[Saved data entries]

===== src/rtl/plb_ram.sv =====
// Generic single-write, single-read synchronous RAM with registered read.
module plb_ram #(
   parameter int WIDTH = 8,
   parameter int DEPTH = 256
) (
   input  logic                     clock,
   input  logic                     wr_en,
   input  logic [$clog2(DEPTH)-1:0] wr_addr,
   input  logic [WIDTH-1:0]         wr_data,
   input  logic                     rd_en,
   input  logic [$clog2(DEPTH)-1:0] rd_addr,
   output logic [WIDTH-1:0]         rd_data
);

   logic [WIDTH-1:0] mem_ff [DEPTH];
   logic [WIDTH-1:0] rd_data_ff;

   // read returns the content before a same-edge write
   always_ff @(posedge clock) begin
      if (wr_en) begin
         mem_ff[wr_addr] <= wr_data;
      end
      if (rd_en) begin
         rd_data_ff <= mem_ff[rd_addr];
      end
   end

   assign rd_data = rd_data_ff;

endmodule
<file path="config.mk">
export PLATFORM = sky130hd
export DESIGN_NAME = plb_merge
export DESIGN_NICKNAME = d
export VERILOG_FILES = /design/src/rtl/plb_pkg.sv /design/src/rtl/plb_merge.sv
export SDC_FILE = /design/constraint.sdc
export NUM_CORES = 1
export LEC_CHECK = 0
export BUFFER_PORTS_ARGS = -buffer_cell sky130_fd_sc_hd__buf_4
export CAP_MARGIN = 15
export CORE_ASPECT_RATIO = 1.2
export CORE_MARGIN = 8
export CORE_UTILIZATION = 25
export DETAILED_ROUTE_END_ITERATION = 8
export SETUP_SLACK_MARGIN = 0.3
export SYNTH_ARGS = -nofsm -noshare
export SYNTH_HDL_FRONTEND = slang
export SYNTH_SLANG_ARGS = --single-unit
export TNS_END_PERCENT = 50
</file>
<file path="constraint.sdc">
create_clock -name vclk -period 3.1
set_input_delay 0.465 -clock vclk [all_inputs]
set_output_delay 0.465 -clock vclk [all_outputs]
set_load 0.1 [all_outputs]
</file>
<file path="src/rtl/plb_pkg.sv">
// Shared types and constants for the page-mode bitmap blitter.
package plb_pkg;

   localparam int COLUMNS_PER_SIDE = 64;
   localparam int PAGE_COUNT       = 8;
   localparam int DISPLAY_WIDTH    = 2 * COLUMNS_PER_SIDE;
   localparam int COL_BITS         = $clog2(COLUMNS_PER_SIDE);
   localparam int PAGE_BITS        = $clog2(PAGE_COUNT);
   localparam int ADDR_BITS        = 1 + PAGE_BITS + COL_BITS;
   localparam int MEM_DEPTH        = 2 * PAGE_COUNT * COLUMNS_PER_SIDE;
   localparam int PREV_DEPTH       = 256;
   localparam int PREV_BITS        = $clog2(PREV_DEPTH);

   localparam logic [7:0] FULL_BYTE     = 8'hff;
   localparam logic [7:0] UNDERLINE_BIT = 8'h80;

   typedef enum logic [2:0] {
      CSR_START_COLUMN   = 3'd0,
      CSR_START_ROW      = 3'd1,
      CSR_BLIT_WIDTH     = 3'd2,
      CSR_BLIT_HEIGHT    = 3'd3,
      CSR_RASTER_OP      = 3'd4,
      CSR_INVERT_SOURCE  = 3'd5,
      CSR_UNDERLINE_LAST = 3'd6
   } csr_index_type;

   typedef enum logic [2:0] {
      ROP_COPY    = 3'd0,
      ROP_XOR     = 3'd1,
      ROP_OR      = 3'd2,
      ROP_AND     = 3'd3,
      ROP_AND_NOT = 3'd4,
      ROP_OR_NOT  = 3'd5
   } rop_type;

   typedef struct packed {
      logic [7:0] column_byte;
      logic       first_item;
   } req_word_type;

   typedef struct packed {
      logic       side;
      logic [2:0] page;
      logic [5:0] column;
      logic [7:0] pixel_data;
      logic       status;
      logic       last;
   } rsp_word_type;

   // One display cell as seen by the cursor, handed to the merge stage
   typedef struct packed {
      logic                 live;
      logic                 err;
      logic                 write;
      logic [ADDR_BITS-1:0] addr;
      logic [PREV_BITS-1:0] prev_addr;
      logic [2:0]           off;
      logic                 first_pg;
      logic                 last_pg;
      logic                 inv;
      logic                 ul;
      logic [2:0]           op;
      logic                 last;
   } site_type;

endpackage

</file>
<file path="src/rtl/plb_merge.sv">
// Source shaping, page masking and raster operation for one display byte.
module plb_merge (
   input  plb_pkg::site_type site,
   input  logic [7:0]        src_byte,
   input  logic [7:0]        prev_byte,
   input  logic [7:0]        old_byte,
   output logic [7:0]        new_byte
);
   import plb_pkg::*;

   logic [7:0]  src_b;
   logic [7:0]  src_p;
   logic [15:0] sh_b;
   logic [15:0] sh_p;
   logic [7:0]  shaped;
   logic [7:0]  mask;
   logic [7:0]  n2;
   logic [7:0]  o2;

   always_comb begin
      src_b = site.inv ? ~src_byte : src_byte;
      src_p = site.inv ? ~prev_byte : prev_byte;
      if (site.ul && site.last_pg) begin
         src_p = src_p | UNDERLINE_BIT;
      end
      sh_b = {8'h00, src_b} << site.off;
      sh_p = {8'h00, src_p} << site.off;

      if (site.off != 3'd0) begin
         // lower part of the page above, upper part of this one
         shaped = (site.first_pg ? 8'h00 : sh_p[15:8]) |
                  (site.last_pg  ? 8'h00 : sh_b[7:0]);
         if (site.last_pg) begin
            mask = FULL_BYTE << site.off;
         end else if (site.first_pg) begin
            mask = (8'h01 << site.off) - 8'h01;
         end else begin
            mask = 8'h00;
         end
      end else begin
         shaped = src_b | ((site.ul && site.last_pg) ? UNDERLINE_BIT : 8'h00);
         mask   = 8'h00;
      end

      n2 = shaped | (old_byte & mask);
      o2 = old_byte & ~mask;

      case (site.op)
         ROP_XOR:     new_byte = n2 ^ o2;
         ROP_OR:      new_byte = n2 | o2;
         ROP_AND:     new_byte = n2 & o2;
         ROP_AND_NOT: new_byte = n2 & ~o2;
         ROP_OR_NOT:  new_byte = n2 | ~o2;
         default:     new_byte = n2;
      endcase
   end

endmodule

</file>
==> results of run 1 <==
[timing repair]
item	in CTS	in global routing
gates resized for setup	14	48
setup buffers	1	5
pin swaps	3	16
setup endpoints to repair	7	8
hold endpoints to repair	0	0
[cell usage after synthesis, drive strengths merged, types with 3 or more instances]
cell / n / area [um2]
o22ai: 3 / 18.8
nand2: 32 / 120
a221oi: 4 / 35.0
nand4b: 3 / 26.3
nor2: 29 / 109
o2111ai: 3 / 26.3
mux2i: 17 / 170
nand3: 9 / 45.0
buf: 14 / 86.3
and3b: 3 / 26.3
a21boi: 3 / 22.5
o21a: 3 / 22.5
or3: 4 / 30.0
and3: 7 / 43.8
nor3: 8 / 45.0
a31oi: 5 / 31.3
nand4: 4 / 25.0
o311ai: 6 / 52.6
clkbuf: 6 / 22.5
o21ai: 13 / 65.1
nand3b: 3 / 22.5
xor2: 5 / 43.8
nand2b: 5 / 31.3
a21oi: 9 / 45.0
xnor2: 11 / 96.3
inv: 10 / 37.5
[worst max-delay path, cell delays in order]
cell and delay [ns]:
buf_8 0.08, mux4_2 0.50, nand3_2 0.08, o311ai_2 0.10, a222oi_1 0.70, o21ai_1 0.14, and3_1 0.22, nand4_1 0.09
buf_8 0.21
[path summary, 6_finish.rpt]
| path | slack [ns] | start | endpoint |
|---|---|---|---|
| setup / recovery | 0.04 | site[9] | new_byte[7] |
| hold / removal | 1.46 | old_byte[0] | new_byte[0] |
[layer usage]
layer  global-route usage (%)  wire length, um  vias up
met5                        0                0        -
met4                     2.15               83        0
met3                     1.03              457        8
met2                     20.1             2950       80
met1                     15.6             2370     1042
li1                         -                -     1072
[area by class of cell]
class              instances  area (um2)  area share (%)
well taps                 85         106            4.37
repair buffers            66         613            25.2
inverters                 11        43.8            1.80
multi-input cells        225        1670            68.6
[cells by family after synthesis]
group | count (synthesis) | share of synthesized area (%)
multiplexers | 18 | 11.8
XOR/XNOR | 16 | 8.60
AO/OA/AOI/OAI | 73 | 33.4
AND/OR/NAND/NOR | 118 | 36.9
buffers and inverters | 31 | 9.22
[per-stage QoR]
stage	setup TNS [ns]	setup WS, ns	total power, mW	utilization, %	cell area [um2]
floorplan	-0.114	-0.0641	0.360	-	1700
global placement	0	0.0493	0.492	33.3	2120
detailed placement	0	0.00919	0.496	33.3	2120
CTS	0	0.0800	0.519	34.5	2190
global route	-0.0577	-0.0577	0.606	38.2	2430
finish	0	0.0429	0.570	38.2	2430
[report_power, final]
group | switching (mW) | leakage, nW | total [mW] | internal [mW]
sequential | 0 | 0 | 0 | 0
combinational | 0.345 | 0.969 | 0.570 | 0.226
clock | 0 | 0 | 0 | 0
==> metrics.yaml, run 1 <==
status:
  outcome: "finished clean"
timing:
  hold_viol_final: 0
  fmax_mhz: 327
  final-setup-viol-count: 0
  post-route-min-period_ns: 3.06
  tightestPinTransition_ns: 0.773
  rsz0062_at_grt: "yes"
  drv_slew: 0
  final.period_utilization_pct: 98.6
  whs_ns: 1.46
  slew_headroom_pct: 48.5
logic_synthesis:
  synthDistinctLibCells: 62
  syn-mean-instance-area_um2: 6.36
  syn_area_um2: 1630
  synth_nets: 312
  yosys_warnings: 0
  yosysSeqAreaShare_pct: 0
  synth_cells: 256
die:
  start_util_pct: 25.6
  die_h_um: 104
  ios: 64
  rows: 32
  die_w_um: 89.7
  die_area_um2: 9370
  core_region_area_um2: 6370
worst_setup_path:
  critPathMaxFanout: 4
  critPathRequiredTime_ns: 2.63
  cp-end-kind: "primary output"
  crit_path_start_kind: "input port"
  path_class: "input port to primary output"
  arrival_ns: 2.59
finish:
  area_delta_synth_final_pct: 49.2
  instances_no_fill: 387
  diodes: 0
  regArea_um2: 0
  final_cell_mix: "buf_4 (48), nand2_1 (31), nor2_1 (27)"
  clkbuf_count: 0
  fillCellCount: 688
  seq_cell_count: 0
  drive_gt1_share_pct: 33.1
  layout.cells.most_common: "buf_4"
  fin_nets: 360
global_routing:
  grt-ovfl-total: 0
  first_global_vias: 2040
  antenna_found_initial: 0
  grt_max_degree: 22
  grt_first_pass_wirelength_um: 9390
  grt_usage_pct: 11.8
routing:
  vias: 2202
  drc: 0
  vias_per_cell: 5.69
  antenna_left: 0
  drt_pass1_iterations: 4
  first_iter_violations: 112
  avgRoutedWirePerCell_um: 15.2
  wl_um: 5860
clock_network:
  hold_buffers: 0
placement:
  port_buffers: 41
  dp_hpwl_um: 4570
  dp.cells: 381
  gp_congestion: 0.884
job:
  maxCapViolCount: 0
worst_hold_path:
  hold_path_class: "input port to primary output"
  hold_depth: 4
power:
  powerDensity_nw_per_um2: 235
  p_leak_nw: 0.969
  irDropWorstVdd_mv: 0.115
(Power assumes the default switching activity.)
==> inputs of run 2 (changes only) <==
--- a/config.mk
+++ b/config.mk
@@ -5,12 +5,12 @@
 export SDC_FILE = /design/constraint.sdc
 export NUM_CORES = 1
 export LEC_CHECK = 0
-export BUFFER_PORTS_ARGS = -buffer_cell sky130_fd_sc_hd__buf_4
 export CAP_MARGIN = 15
 export CORE_ASPECT_RATIO = 1.2
 export CORE_MARGIN = 8
-export CORE_UTILIZATION = 25
+export CORE_UTILIZATION = 45
 export DETAILED_ROUTE_END_ITERATION = 8
+export DONT_BUFFER_PORTS = 1
 export SETUP_SLACK_MARGIN = 0.3
 export SYNTH_ARGS = -nofsm -noshare
 export SYNTH_HDL_FRONTEND = slang
==> run 2 against run 1 <==
Compared with the run above:
- power shrank 28%
- sequential cell count is the same
- first-iteration DRC count grew 46%
- final area decreased by 28%
- utilization up 11 points
- hold slack got worse by 0.15 ns
- sequential share of layout area stayed put
- global-route usage rose by 4.7 points
- combinational power down 28%
- cell count shrank 26%
- via count fell by 14%
- highest routed layer unchanged
==> metrics.yaml, run 2 (synthesis gave the netlist of run 1 again) <==
routing:
  vias_per_cell: 6.61
  wl_um: 4890
  first_iter_violations: 163
  avgRoutedWirePerCell_um: 17.0
  drc: 0
  vias: 1896
  antenna_left: 0
  drt_pass1_iterations: 5
finish:
  fin_nets: 306
  fillCellCount: 390
  area_delta_synth_final_pct: 6.84
  seq_cell_count: 0
  instances_no_fill: 287
  clkbuf_count: 0
  final_cell_mix: "nand2_1 (32), nor2_1 (29), mux2i_1 (17)"
  drive_gt1_share_pct: 11.3
  final_util_pct: 49.1
  layout.cells.most_common: "nand2_1"
  regArea_um2: 0
  diodes: 0
worst_setup_path:
  critPathMaxFanout: 31
  worstPathCellList: "mux4_2 > or3_1 > o311ai_2 > a222oi_1 > or4b_1 > nand4_1 > buf_12"
  cp-end-kind: "primary output"
  crit_slowest_cell: "or4b_1"
  arrival_ns: 2.38
  path_class: "input port to primary output"
  critPathRequiredTime_ns: 2.63
  cp_slowest_stage_delay_ns: 0.50
  crit_path_start_kind: "input port"
timing:
  tns_ns: 0
  post-route-min-period_ns: 2.85
  fmax_mhz: 351
  drv_slew: 0
  slew_headroom_pct: 61.9
  final-setup-viol-count: 0
  hold_viol_final: 0
  final.period_utilization_pct: 91.8
  tightestPinTransition_ns: 0.563
  fin_ws_ns: 0.253
  rsz0062_at_grt: "yes"
worst_hold_path:
  hold_path_class: "input port to primary output"
status:
  outcome: "finished clean"
placement:
  pre_cts_slack_ns: 0.254
  dp_hpwl_um: 3780
  port_buffers: 0
  gp_congestion: 0.856
  dp.cells: 286
power:
  total_power_mw: 0.411
  p_leak_nw: 0.658
  irDropWorstVdd_mv: 0.0967
  powerDensity_nw_per_um2: 236
job:
  maxCapViolCount: 0
die:
  core_region_area_um2: 3540
  die_h_um: 81.9
  start_util_pct: 46.0
  die_w_um: 70.9
  die_area_um2: 5810
  ios: 64
  rows: 24
global_routing:
  grt_usage_pct: 16.6
  grt-ovfl-total: 0
  busiest_layer: "met2"
  use_met2_pct: 31.1
  first_global_vias: 1796
  grt_max_degree: 37
  global_route.usage.met3_pct: 3.42
  grt_first_pass_wirelength_um: 8260
  grtUsageMet1_pct: 19.3
  antenna_found_initial: 0
==> run 2: cell count changes in the layout (fill, tap and decap cells not counted), moves of 3 or more <==
cell	change
buf_8	-4
buf_6	-10
mux2i_1	+3
buf_4	-38
==> run 2: per-layer routing <==
layer  vias to the layer above  routed length [um]
li1                        955                   -
met5                         -                   0
met3                         6                 438
met4                         0                  51
met2                        61                2460
met1                       874                1940
==> run 2: power breakdown <==
group / switching, mW / internal (mW) / leakage, nW
combinational: 0.263 / 0.147 / 0.658
clock: 0 / 0 / 0
sequential: 0 / 0 / 0
total: 0.263 / 0.147 / 0.658
==> run 2: final cells by class <==
type	instances	area (um2)	area share, %
multi-input cells	225	1540	88.2
repair buffers	12	115	6.61
well taps	39	48.8	2.80
inverters	11	41.3	2.37
==> run 2: critical path, delay by kind of cell <==
kind	cells	cell delay [ns]
AO/OA/AOI/OAI	2	0.28
buffers and inverters	1	0.19
multiplexers	1	0.49
AND/OR/NAND/NOR	3	0.96
==> run 2: what timing repair did <==
item	in CTS	in global routing
endpoints found under the setup margin	1	4
cloned	0	0
hold buffers	0	0
setup buffers	1	0
pin swaps	1	1
gates resized for setup	0	3
==> run 2: through the flow <==
stage / hold WS, ns / area (um2)
6_report: 1.31 / 1740
5_1_grt: 1.33 / 1740
4_1_cts: 1.32 / 1730
3_5_place_dp: 1.32 / 1720
3_3_place_gp: 1.31 / 1720
2_1_floorplan: 1.30 / 1700
==> run 2: final timing paths <==
kind,slack (ns),from,depth (start not counted),to
worst max-delay path,0.25,site[9],7,new_byte[7]
worst min-delay path,1.31,site[2],3,new_byte[6]
<file path="config.mk">
export PLATFORM = sky130hd
export DESIGN_NAME = plb_cursor
export DESIGN_NICKNAME = d
export VERILOG_FILES = /design/src/rtl/plb_pkg.sv /design/src/rtl/plb_cursor.sv
export SDC_FILE = /design/constraint.sdc
export NUM_CORES = 1
export LEC_CHECK = 0
export BUFFER_PORTS_ARGS = -buffer_cell sky130_fd_sc_hd__buf_2
export CAP_MARGIN = 0
export CORE_MARGIN = 10
export CORE_UTILIZATION = 30
export DETAILED_ROUTE_END_ITERATION = 6
export SYNTH_ARGS = -nofsm -noshare
export SYNTH_HDL_FRONTEND = slang
export SYNTH_SLANG_ARGS = --single-unit
</file>
<file path="constraint.sdc">
create_clock -name clock -period 5.1 [get_ports clock]
set_input_delay 0.255 -clock clock [delete_from_list [all_inputs] [get_ports clock]]
set_output_delay 0.255 -clock clock [all_outputs]
set_load 0.02 [all_outputs]
</file>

What is needed:
Every line above that includes the string "write" needs to be copied.

Output:
// Generic single-write, single-read synchronous RAM with registered read.
   // read returns the content before a same-edge write
      logic                 write;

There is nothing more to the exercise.